= Airborne Laser =

Laser system operated from a flying platform

An airborne laser (ABL) is a laser system operated from a flying platform, as in the:

- Soviet/Russian Beriev A-60 (1981, destroyed on November 25, 2025)
- American Boeing YAL-1 (2002-2012, scrapped)
- An American modified NKC-135A unit (1975-1984, in storage.)

== Development ==
Development of airborne lasers in the United States began with the Airborne Laser Laboratory (ALL) developed at the USAF Weapons Lab (AFWL), now known as Phillips Laboratory, in the late 1970's and early 1980's. The ALL was based on a carbon dioxide gas dynamic laser (GDL), operating at the infrared wavelength of 10.6 microns, and mounted on a modified Boeing KC-135 Stratotanker (NC-135). It was successfully tested, and in 1983 destroyed five AIM-9 Sidewinder missiles and a simulated cruise missile (BQM-34).

Of note is that the ALL demonstrated one of the early uses of deformable mirror technology. To compensate for various atmospheric aberrations arising from turbulence and absorption of energy from the beam itself, it was necessary to modify the wavefront of the beam after it emerged from the laser resonator in order to ensure it would arrive at the target as a tightly focused spot.

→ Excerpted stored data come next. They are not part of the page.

===== src/core/upw_stream_if.sv =====
`timescale 1ns/1ps
interface upw_stream_if #(parameter int W = 8);
  logic         valid;
  logic         ready;
  logic [W-1:0] data;
  modport src  (output valid, output data, input ready);
  modport sink (input valid, input data, output ready);
endinterface


===== src/core/upw_fifo.sv =====
`timescale 1ns/1ps
module upw_fifo #(
  parameter int W = 8,
  parameter int D = 16
) (
  input  wire logic ref_clk_i,    // Clock
  input  wire logic srst_i,       // Sync reset
  upw_stream_if.sink in_s,        // Fill side
  upw_stream_if.src  out_s        // Drain side
);
  localparam int AW = $clog2(D);

  typedef struct packed {
    logic [D-1:0][W-1:0] mem;
    logic [AW-1:0]       wp;
    logic [AW-1:0]       rp;
    logic [AW:0]         cnt;
  } upw_fifo_st_t;

  upw_fifo_st_t s_r;
  upw_fifo_st_t s_nxt;
  logic         push;
  logic         pop;

  assign in_s.ready  = (s_r.cnt != (AW+1)'(D));
  assign out_s.valid = (s_r.cnt != '0);
  assign out_s.data  = s_r.mem[s_r.rp];
  assign push        = in_s.valid && in_s.ready;
  assign pop         = out_s.valid && out_s.ready;

  always_comb
  begin
    s_nxt = s_r;
    if (push)
    begin
      s_nxt.mem[s_r.wp] = in_s.data;
      s_nxt.wp = (s_r.wp == AW'(D - 1)) ? '0 : s_r.wp + 1'b1;
    end
    if (pop)
      s_nxt.rp = (s_r.rp == AW'(D - 1)) ? '0 : s_r.rp + 1'b1;
    s_nxt.cnt = s_r.cnt + (AW+1)'(push) - (AW+1)'(pop);
  end

  always_ff @(posedge ref_clk_i)
  begin
    if (srst_i)
      s_r <= '0;
    else
      s_r <= s_nxt;
  end
endmodule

Subsequent to the Gulf War, in 1996 the Airborne Laser (ABL) program was begun using a Chemical Oxygen Iodine Laser (COIL), also developed at AFWL in the 1970's and 1980's. The ABL was mounted on a modified Boeing 747. See Boeing YAL-1 for further discussion.

== Functionality ==
The original ALL, being a relatively long wavelength, sub-megawatt laser, killed its targets via two mechanisms. One was by direct illumination and heating of the guidance sensor of an air-to-air missile, which defeated its tracking system. The other was by heating a cruise missile or similar vehicle to the extent that the fuel tank exploded and destroyed the vehicle. Tracking used a conical scanning technique, which employed the beam of the boresighted high-energy laser to acquire and track the target vehicle via its illuminated infrared return.

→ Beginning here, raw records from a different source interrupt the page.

## src/pkg/drac_pkg.sv

```systemverilog
// constants and types of the two-channel transfer request / acknowledge control
// assumes one bus clock (hclk) and a bus cycle controller that sequences every cycle
// How it works
// (RL1) peripheral requests need falling-edge detect and cycle-steal; otherwise rejected here
// (RL2) external burst requests need edge detection; level plus burst is rejected
// (RL3) 16-byte units need edge detection; level plus 16-byte is rejected
// (RL4) level requests: byte/word/long cycle-steal only; edge: all sizes, both modes
// (RL5) rising and falling polarity allow the same mode combinations
// (RL6) a serial port requesting must itself be transfer source or destination; not checked here
// (RL7) transfer unit must suit the peripheral register that is accessed; not checked here, any size but 16-byte is accepted
// (RL8) internal-to-external uses write-phase acknowledge, reverse uses read-phase
// (RL9) higher channel request during lower burst is served at the next unit boundary
// (RL10) burst higher channel runs to its end before lower burst resumes
// (RL11) cycle-steal higher channel alternates unit by unit with lower burst channel
// (RL12) state counts of every transfer cycle come from the bus cycle controller
// (RL13) acknowledge follows the address of the cycle chosen by ack phase select
// (RL14) ordinary space: ack with address, dropped in the address's last half cycle
// (RL15) split accesses give one acknowledge per address phase
// (RL16) synchronous dram: acknowledge spans exactly the address output
// (RL17) auto-precharge read ack spans row, command, wait and read address
// (RL18) single sdram read holds acknowledge until the following write address
// (RL19) 16-byte units only with auto or edge external requests
// (RL20) auto-precharge write ack spans row and column address
// (RL21) bank-active read ack spans command..address, plus precharge/row on row change
// (RL22) request detected then first transfer cycle no earlier than four cycles later
// (RL23) burst keeps the bus until the transfer count ends
// (RL24) ack phase select 0 means read cycle, 1 means write cycle
// (RL25) illegal combinations are flagged and the channel never starts
package drac_pkg;
  // register byte offsets
  localparam logic [7:0] OFS_CH0_CTRL = 8'h00;
  localparam logic [7:0] OFS_CH0_CNT = 8'h04;
  localparam logic [7:0] OFS_CH1_CTRL = 8'h08;
  localparam logic [7:0] OFS_CH1_CNT = 8'h0C;
  localparam logic [7:0] OFS_STATUS = 8'h10;
  // control register fields
  localparam int CTRL_W = 11;
  localparam int B_EN = 0;
  localparam int B_SRC = 1; // two bits
  localparam int B_DETSEL = 3; // 1 edge, 0 level
  localparam int B_DETLVL = 4; // 1 high/rising, 0 low/falling
  localparam int B_BURST = 5;
  localparam int B_SINGLE = 6;
  localparam int B_SIZE = 7; // two bits
  localparam int B_ACKPH = 9;
  localparam int B_SDRAM = 10;
  localparam logic [CTRL_W-1:0] CTRL_RST = 11'h000;
  localparam logic [15:0] CNT_RST = 16'h0000;
  // request sources and unit sizes
  localparam logic [1:0] SRC_AUTO = 2'h0;
  localparam logic [1:0] SRC_EXT = 2'h1;
  localparam logic [1:0] SRC_PERI = 2'h2;
  localparam logic [1:0] SIZE_16B = 2'h3;
  // cycles from request detection to the first transfer cycle
  localparam logic [2:0] REQ_LAT_CYC = 3'h4;
  typedef enum logic {ST_IDLE = 1'b0, ST_RUN = 1'b1} drac_st_t;
  typedef logic [CTRL_W-1:0] drac_ctrl_t;
endpackage : drac_pkg

```

## src/drac_ctrl.sv

```systemverilog
// request detection, channel arbitration and acknowledge timing, AHB-Lite registers
// assumes the bus cycle controller owns cycle states and flags address phases
`timescale 1ns/100ps
module drac_ctrl
  import drac_pkg::*;
(
  input wire logic hclk, // bus clock, 10 MHz
  input wire logic hresetn, // async reset, active low
  input wire logic hsel, // slave select
  input wire logic [7:0] haddr, // byte address
  input wire logic [1:0] htrans, // transfer type
  input wire logic hwrite, // write request
  input wire logic [2:0] hsize, // always word
  input wire logic hready, // bus ready
  input wire logic [31:0] hwdata, // write data
  output logic [31:0] hrdata, // read data
  output logic hreadyout, // slave ready
  output logic hresp, // always okay
  input wire logic [1:0] transfer_req_in, // request pins, async
  input wire logic [1:0] periph_req_in, // peripheral request pulses
  input wire logic bcc_addr_valid, // dma address on the bus
  input wire logic bcc_addr_ending, // last cycle of that address
  input wire logic bcc_read_cyc, // 1 read cycle, 0 write cycle
  input wire logic bcc_sdram_span, // sdram span of the cycle
  input wire logic bcc_single_read, // sdram single read in progress
  input wire logic bcc_unit_done, // one transfer unit finished
  output logic dma_cyc_req, // ask for transfer cycles
  output logic dma_cyc_ch, // channel that owns them
  output logic dma_bus_hold, // keep bus from the cpu
  output logic [1:0] transfer_ack_out // acknowledge, active high
);

  typedef struct packed {
    drac_ctrl_t [1:0] ctrl;
    logic [1:0][15:0] count;
    logic [1:0][2:0] sync;
    logic [1:0] filt;
    logic [1:0] fprev;
    logic [1:0] pend;
    logic [1:0] arm;
    logic [1:0] burst_act;
    logic [1:0] done;
    logic [1:0][2:0] lat;
    logic [1:0] ack;
    logic sd_hold;
    drac_st_t state;
    logic owner;
    logic last_cs0;
    logic rd_pend;
    logic wr_pend;
    logic [7:0] addr;
    logic [31:0] hrdata;
    logic hreadyout;
    logic cyc_req;
    logic hold;
  } drac_state_t;

  drac_state_t s;
  drac_state_t next_s;

  // legal combination check of one control word
  function automatic logic legal(input drac_ctrl_t c);
    logic ok;
    ok = 1'b1;
    // external level detect plus burst or 16-byte units is never started
    if (c[B_SRC +: 2] == SRC_EXT && !c[B_DETSEL])
      ok = !c[B_BURST] && c[B_SIZE +: 2] != SIZE_16B; // [RL2] [RL3] [RL4]
    // peripheral source: falling edge, cycle-steal, no 16-byte
    if (c[B_SRC +: 2] == SRC_PERI)
      ok = c[B_DETSEL] && !c[B_DETLVL] && !c[B_BURST]
        && c[B_SIZE +: 2] != SIZE_16B; // [RL1] [RL19]
    if (c[B_SRC +: 2] == 2'h3)
      ok = 1'b0;
    // polarity bit is not looked at for external sources [RL5]
    return ok;
  endfunction : legal

  logic [1:0] run_ok;
  logic [1:0] hit;
  logic [1:0] ready;
  logic [1:0] err;
  logic pick;
  logic pm;
  logic a;
  logic [31:0] rd_mux;

  // next state of the whole block
  always_comb
  begin
    next_s = s;
    run_ok = '0;
    hit = '0;
    ready = '0;
    err = '0;
    pick = 1'b0;
    pm = 1'b0;
    a = 1'b0;
    rd_mux = 32'h0000_0000;

    // bus address phase capture
    if (hready)
    begin
      next_s.wr_pend = 1'b0;
      if (hsel && htrans[1])
      begin
        next_s.addr = haddr;
        next_s.wr_pend = hwrite;
        next_s.rd_pend = !hwrite;
        next_s.hreadyout = hwrite; // one wait state so reads see fresh state
      end
    end

    // register writes in the data phase; hardware sets below win
    if (s.wr_pend)
    begin
      case (s.addr)
        OFS_CH0_CTRL:
        begin
          next_s.ctrl[0] = hwdata[CTRL_W-1:0];
          next_s.done[0] = 1'b0;
        end
        OFS_CH1_CTRL:
        begin
          next_s.ctrl[1] = hwdata[CTRL_W-1:0];
          next_s.done[1] = 1'b0;
        end
        OFS_CH0_CNT: next_s.count[0] = hwdata[15:0];
        OFS_CH1_CNT: next_s.count[1] = hwdata[15:0];
        default: next_s.addr = s.addr; // unmapped writes are dropped
      endcase
    end

    // per-channel request detection
    for (int i = 0; i < 2; i++)
    begin
      // three-stage synchroniser, change taken when stages two and three agree
      next_s.sync[i] = {s.sync[i][1:0], transfer_req_in[i]};
      if (s.sync[i][1] == s.sync[i][2])
        next_s.filt[i] = s.sync[i][2];
      next_s.fprev[i] = s.filt[i];
      err[i] = s.ctrl[i][B_EN] && !legal(s.ctrl[i]);
      run_ok[i] = s.ctrl[i][B_EN] && !err[i] && s.count[i] != 16'h0000; // [RL25]
      case (s.ctrl[i][B_SRC +: 2])
        SRC_AUTO: hit[i] = 1'b1;
        SRC_EXT:
          if (s.ctrl[i][B_DETSEL])
            hit[i] = s.filt[i] == s.ctrl[i][B_DETLVL]
              && s.fprev[i] != s.ctrl[i][B_DETLVL]; // [RL5]
          else
            hit[i] = s.filt[i] == s.ctrl[i][B_DETLVL]; // [RL4]
        SRC_PERI: hit[i] = periph_req_in[i];
        default: hit[i] = 1'b0;
      endcase
      // accepted request stays pending until served or the channel stops running; detection waits for the ack
      if (run_ok[i] && !s.pend[i] && s.arm[i] && hit[i])
      begin
        next_s.pend[i] = 1'b1;
        next_s.arm[i] = 1'b0;
        next_s.lat[i] = 3'h1;
        next_s.burst_act[i] = s.ctrl[i][B_BURST];
      end
      // latency count before the first cycle
      if (s.pend[i] && s.lat[i] != REQ_LAT_CYC)
        next_s.lat[i] = s.lat[i] + 3'h1; // [RL22]
      ready[i] = s.pend[i] && s.lat[i] == REQ_LAT_CYC && run_ok[i];
      if (!run_ok[i])
      begin
        next_s.pend[i] = 1'b0;
        next_s.burst_act[i] = 1'b0;
      end
      if (s.ack[i])
        next_s.arm[i] = 1'b1;
    end

    // arbitration: channel 0 first, alternation when it steals from a burst
    if (ready[1] && s.burst_act[1] && s.last_cs0)
      pick = 1'b1; // [RL11]
    else if (ready[0])
      pick = 1'b0; // [RL9] [RL10]
    else
      pick = 1'b1;

    // transfer sequencing; cycle states themselves belong to the controller
    next_s.ack = '0;
    case (s.state)
      ST_IDLE:
        if (|ready)
        begin
          next_s.owner = pick;
          next_s.cyc_req = 1'b1; // [RL12]
          next_s.state = ST_RUN;
        end
      ST_RUN:
      begin
        // phase select 0 acks the read cycle, 1 the write cycle
        pm = bcc_read_cyc != s.ctrl[s.owner][B_ACKPH]; // [RL24] [RL13]
        if (s.ctrl[s.owner][B_SDRAM])
        begin
          // controller span covers row/cmd/wait/address per memory mode
          a = (bcc_sdram_span && pm) || s.sd_hold; // [RL16] [RL17] [RL20] [RL21]
          if (bcc_sdram_span && pm && bcc_read_cyc && bcc_single_read)
            next_s.sd_hold = 1'b1; // [RL18]
          if (bcc_addr_valid && !bcc_read_cyc)
          begin
            next_s.sd_hold = 1'b0;
            a = bcc_sdram_span && pm;
          end
        end
        else
          // each split address phase gets its own pulse
          a = bcc_addr_valid && pm && !bcc_addr_ending; // [RL14] [RL15]
        next_s.ack[s.owner] = a;
        if (bcc_unit_done)
        begin
          next_s.cyc_req = 1'b0;
          next_s.sd_hold = 1'b0;
          next_s.ack = '0;
          next_s.state = ST_IDLE;
          next_s.arm[s.owner] = 1'b1;
          next_s.last_cs0 = !s.owner && !s.burst_act[0];
          next_s.count[s.owner] = s.count[s.owner] - 16'h0001;
          // burst holds its request until the count ends
          if (!s.burst_act[s.owner] || s.count[s.owner] == 16'h0001)
          begin
            next_s.pend[s.owner] = 1'b0;
            next_s.burst_act[s.owner] = 1'b0; // [RL23]
          end
          if (s.count[s.owner] == 16'h0001)
            next_s.done[s.owner] = 1'b1;
        end
      end
      default: next_s.state = ST_IDLE;
    endcase
    // cpu is kept off the bus while any burst is alive
    next_s.hold = |next_s.burst_act; // [RL23]

    // read data mux for the wait cycle
    case (s.addr)
      OFS_CH0_CTRL: rd_mux[CTRL_W-1:0] = s.ctrl[0];
      OFS_CH1_CTRL: rd_mux[CTRL_W-1:0] = s.ctrl[1];
      OFS_CH0_CNT: rd_mux[15:0] = s.count[0];
      OFS_CH1_CNT: rd_mux[15:0] = s.count[1];
      OFS_STATUS: rd_mux[8:0] = {s.state, s.burst_act, s.done, err, s.pend};
      default: rd_mux = 32'h0000_0000; // unmapped reads as zero
    endcase
    if (s.rd_pend)
    begin
      next_s.hrdata = rd_mux;
      next_s.hreadyout = 1'b1;
      next_s.rd_pend = 1'b0;
    end
  end

  // single state register
  always_ff @(posedge hclk or negedge hresetn)
  begin
    if (!hresetn)
    begin
      s <= '0;
      s.ctrl <= {CTRL_RST, CTRL_RST};
      s.count <= {CNT_RST, CNT_RST};
      s.arm <= 2'h3;
      s.hreadyout <= 1'b1;
      s.state <= ST_IDLE;
    end
    else
      s <= next_s;
  end

  // outputs straight from the state register, hresp tied to okay
  assign hrdata = s.hrdata;
  assign hreadyout = s.hreadyout;
  assign hresp = 1'b0;
  assign dma_cyc_req = s.cyc_req;
  assign dma_cyc_ch = s.owner;
  assign dma_bus_hold = s.hold;
  assign transfer_ack_out = s.ack;

endmodule : drac_ctrl

```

The newer ABL had enough energy when fired to vaporize the metal of the missile that it was currently targeting. "It deposits enough heat to laze a hole through it. It's like taking a magnifying glass and burning a hole through a piece of paper, but we do it through metal," said Dr. Keith Truesdell, Phillips Lab chief of the applied laser technology branch. To help with firing, newer ABL systems utilize tracking lasers which have been tested recently in 2007 when the US Missile Defense Agency tested the track illuminator laser (TILL). The TILL is a solid state laser and is a key part of the fire control of the ABL system.

==Issues==
Operational costs of an airborne laser are quite high. The projected cost of the ABL program was listed as 5.1 billion USD in 2009 according to the US Department of Defense.